If I were to go to a bank today and say, “I want to start a radio station,” I wouldn’t be able to do that to start with because I wouldn’t have a licence. But let’s assume that I had a licence. Some of the banks who do not want to carry the political risk of funding something that is perceived to be anti-government, so they end up focusing on their core business, it’s banks, or, or even institutions like big companies. In other countries you find that in Britain there are big companies that will support good journalism as a corporate responsibility, but here in Zimbabwe you don’t find it because these companies are afraid of losing their licences, because the Zimbabwean government uses that power as a way of controlling what is said and what is not said.

That’s why you have people like me who are independent of the corporate world and independent of the state being jailed because that’s the only form that they have left to control us. I don’t rely on money from the state or from the corporate world. I go and make a film and the film funds itself, and so the only way they can control me is by throwing me into prison. So, if we are going to have, say, good documentary films, when we make these films perhaps citizens should consider buying the films for only a dollar or a pound. It goes a long way in trying to build a strong foundation of good journalism in a country.

I mean, look at what I did on Sunday. I simply sat behind my computer played an instrumental and sang on top of it, and it’s gone viral around the world.

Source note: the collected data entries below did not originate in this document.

**config.mk**
```make
export PLATFORM = sky130hd
export DESIGN_NAME = cmip_fifo_burst_rd
export DESIGN_NICKNAME = d
export VERILOG_FILES = /design/src/rtl/cmip_fifo_burst_rd_pkg.sv /design/src/rtl/cmip_burst_tmo_timer.sv /design/src/rtl/cmip_fifo_burst_rd.sv
export SDC_FILE = /design/constraint.sdc
export NUM_CORES = 1
export LEC_CHECK = 0
export BUFFER_PORTS_ARGS = -buffer_cell sky130_fd_sc_hd__buf_4
export CAP_MARGIN = 15
export CORE_AREA = 8 8 414 416
export CTS_CLUSTER_SIZE = 24
export DETAILED_ROUTE_END_ITERATION = 12
export DIE_AREA = 0 0 422 424
export PLACE_DENSITY = 0.34
export SYNTH_ARGS = -nofsm -noshare
export SYNTH_HDL_FRONTEND = slang
export SYNTH_HIERARCHICAL = 1
export SYNTH_SLANG_ARGS = --single-unit
```
**constraint.sdc**
```tcl
create_clock -name i_clk -period 4.8 [get_ports i_clk]
set_input_delay 0 -clock i_clk [delete_from_list [all_inputs] [get_ports i_clk]]
set_output_delay 0 -clock i_clk [all_outputs]
set_load 0.02 [all_outputs]
```
**src/rtl/cmip_fifo_burst_rd_pkg.sv**
```systemverilog
// Shared types and sizing helpers for the cmip_fifo_burst_rd drain stage.
// Optional partial-burst timeout is controlled by macro CMIP_FIFO_BURST_RD_TMO_EN.
package cmip_fifo_burst_rd_pkg;

  typedef enum logic {
    ST_IDLE  = 1'b0,
    ST_BURST = 1'b1
  } state_t;

  // Width of the completed-burst counter.
  localparam int BURST_CNT_WDTH = 16;

  // Beat counter must hold values 0..burst_len inclusive.
  function automatic int beat_cnt_wdth(input int burst_len);
    return $clog2(burst_len + 1);
  endfunction

endpackage

```
**src/rtl/cmip_burst_tmo_timer.sv**
```systemverilog
// Partial-burst timeout counter: counts while enabled, clears on clr,
// flags expiry on the cycle the count reaches th-1. A threshold of 0 never expires.
// Used by cmip_fifo_burst_rd only when CMIP_FIFO_BURST_RD_TMO_EN is defined.
module cmip_burst_tmo_timer #(
  parameter int TMO_WDTH = 16
) (
  input  logic                clk,
  input  logic                rst_n,
  input  logic                clr,
  input  logic                en,
  input  logic [TMO_WDTH-1:0] th,
  output logic                expire
);

  logic [TMO_WDTH-1:0] cnt;

  // Counter register: synchronous clear has priority over counting.
  always_ff @(posedge clk) begin
    if (!rst_n || clr) begin
      cnt <= '0;
    end else if (en) begin
      cnt <= cnt + 1'b1;
    end
  end

  // Expiry is qualified by en so a stale count never fires outside the window.
  always_comb begin
    expire = en && (th != '0) && (cnt == (th - 1'b1));
  end

endmodule

```
**src/rtl/cmip_fifo_burst_rd.sv**
```systemverilog
// Read-side drain stage for an FWFT async FIFO: pops words and emits them as
// sop/eop-framed bursts on a valid/ready stream.
// Handshake: a beat transfers on any rising edge where o_vld=1 and i_rdy=1;
// while o_vld=1 and i_rdy=0 the beat (o_data/o_sop/o_eop) is held unchanged.
// FIFO side: o_fifo_rd pops the FWFT head in the same cycle it is captured.
// Optional macro CMIP_FIFO_BURST_RD_TMO_EN adds a timeout that flushes partial bursts.
// FSM state is visible externally through o_busy (1 = ST_BURST).
module cmip_fifo_burst_rd
  import cmip_fifo_burst_rd_pkg::*;
#(
  parameter int DATA_WDTH = 512,
  parameter int ADDR_WDTH = 5,
  parameter int BURST_LEN = 8,
  parameter int TMO_WDTH  = 16
) (
  input  logic                      i_clk,
  input  logic                      i_rst_n,
  input  logic                      i_fifo_empty,
  input  logic [ADDR_WDTH:0]        i_fifo_rd_cnt,
  input  logic [DATA_WDTH-1:0]      i_fifo_dout,
  output logic                      o_fifo_rd,
  input  logic [TMO_WDTH-1:0]       i_tmo_th,
  output logic                      o_vld,
  input  logic                      i_rdy,
  output logic [DATA_WDTH-1:0]      o_data,
  output logic                      o_sop,
  output logic                      o_eop,
  output logic                      o_busy,
  output logic [BURST_CNT_WDTH-1:0] o_burst_cnt
);

  localparam int BL_W  = beat_cnt_wdth(BURST_LEN);
  localparam int CNT_W = ADDR_WDTH + 1;

  state_t          state, state_nxt;
  logic [BL_W-1:0] beats_left;
  logic [BL_W-1:0] burst_len_q;
  logic [BL_W-1:0] start_len;
  logic            start;
  logic            load;
  logic            eop_acc;
  logic            full_avail;

  assign full_avail = (i_fifo_rd_cnt >= CNT_W'(BURST_LEN));
  assign load       = (state == ST_BURST) && (beats_left != '0) && !i_fifo_empty &&
                      (!o_vld || i_rdy);
  assign eop_acc    = o_vld && i_rdy && o_eop;
  assign o_fifo_rd  = load;
  assign o_busy     = (state == ST_BURST);

`ifdef CMIP_FIFO_BURST_RD_TMO_EN
  logic tmo_en;
  logic tmo_expire;

  // Timer runs only while a partial amount of data sits in the FIFO in IDLE.
  always_comb begin
    tmo_en = (state == ST_IDLE) && (i_fifo_rd_cnt != '0) && !full_avail;
  end

  cmip_burst_tmo_timer #(
    .TMO_WDTH (TMO_WDTH)
  ) u_tmo (
    .clk    (i_clk),
    .rst_n  (i_rst_n),
    .clr    (!tmo_en),
    .en     (tmo_en),
    .th     (i_tmo_th),
    .expire (tmo_expire)
  );
`else
  logic tmo_th_unused;
  assign tmo_th_unused = ^i_tmo_th;
`endif

  // Next-state logic: full burst has priority over a coinciding timeout.
  always_comb begin
    state_nxt = state;
    start     = 1'b0;
    start_len = '0;
    case (state)
      ST_IDLE: begin
        if (full_avail) begin
          state_nxt = ST_BURST;
          start     = 1'b1;
          start_len = BL_W'(BURST_LEN);
        end
`ifdef CMIP_FIFO_BURST_RD_TMO_EN
        else if (tmo_expire) begin
          state_nxt = ST_BURST;
          start     = 1'b1;
          start_len = BL_W'(i_fifo_rd_cnt);
        end
`endif
      end
      ST_BURST: begin
        if ((beats_left == '0) && eop_acc) begin
          state_nxt = ST_IDLE;
        end
      end
      default: state_nxt = ST_IDLE;
    endcase
  end

  // State register.
  always_ff @(posedge i_clk) begin
    if (!i_rst_n) begin
      state <= ST_IDLE;
    end else begin
      state <= state_nxt;
    end
  end

  // Beat bookkeeping: remaining beats and the length of the current burst.
  always_ff @(posedge i_clk) begin
    if (!i_rst_n) begin
      beats_left  <= '0;
      burst_len_q <= '0;
    end else if (start) begin
      beats_left  <= start_len;
      burst_len_q <= start_len;
    end else if (load) begin
      beats_left  <= beats_left - 1'b1;
    end
  end

  // Output register: loads a popped word, holds while stalled, drains on accept.
  always_ff @(posedge i_clk) begin
    if (!i_rst_n) begin
      o_vld  <= 1'b0;
      o_data <= '0;
      o_sop  <= 1'b0;
      o_eop  <= 1'b0;
    end else if (load) begin
      o_vld  <= 1'b1;
      o_data <= i_fifo_dout;
      o_sop  <= (beats_left == burst_len_q);
      o_eop  <= (beats_left == BL_W'(1));
    end else if (i_rdy) begin
      o_vld  <= 1'b0;
      o_sop  <= 1'b0;
      o_eop  <= 1'b0;
    end
  end

  // Completed-burst counter; wraps naturally at its width.
  always_ff @(posedge i_clk) begin
    if (!i_rst_n) begin
      o_burst_cnt <= '0;
    end else if (eop_acc) begin
      o_burst_cnt <= o_burst_cnt + 1'b1;
    end
  end

endmodule

```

On resistance to government portrayals of him 

The good thing in Zimbabwe is that the majority of Zimbabweans don’t buy into that drivel that I’m a Western pawn or that I’m a Western puppet or that I’m an agent of regime change. They don’t buy that. I mean, that’s why I have a huge following on social media. It’s a reflection that our society does not buy into that cheap propaganda. It’s propaganda that used to work in the past before the advent of social media, because people had no other forms of information. They had no other sources of information.

When I made that skit on Sunday, yesterday I got a skit from a grandmother. Somebody had given a phone to the grandmother, recorded the grandmother singing about the stealing, the looting, the thieving from an old grandmother in a rural area which means people understand. Each time I’m arrested, and I go to my rural area people dismiss the propaganda that would have been put through by the Zimbabwean government through these radio stations. They understand, they empathise with me, they sympathise with me. They show me sympathy. They say, “We are sorry. We know that you are being persecuted because you are telling the truth.”

WhatsApp. People have family WhatsApp groups. People in rural areas have access to WhatsApp. They now get the information. They get to understand that Hopewell Chin’ono is a subject of state persecution by the Mnangagwa regime. They understand all that.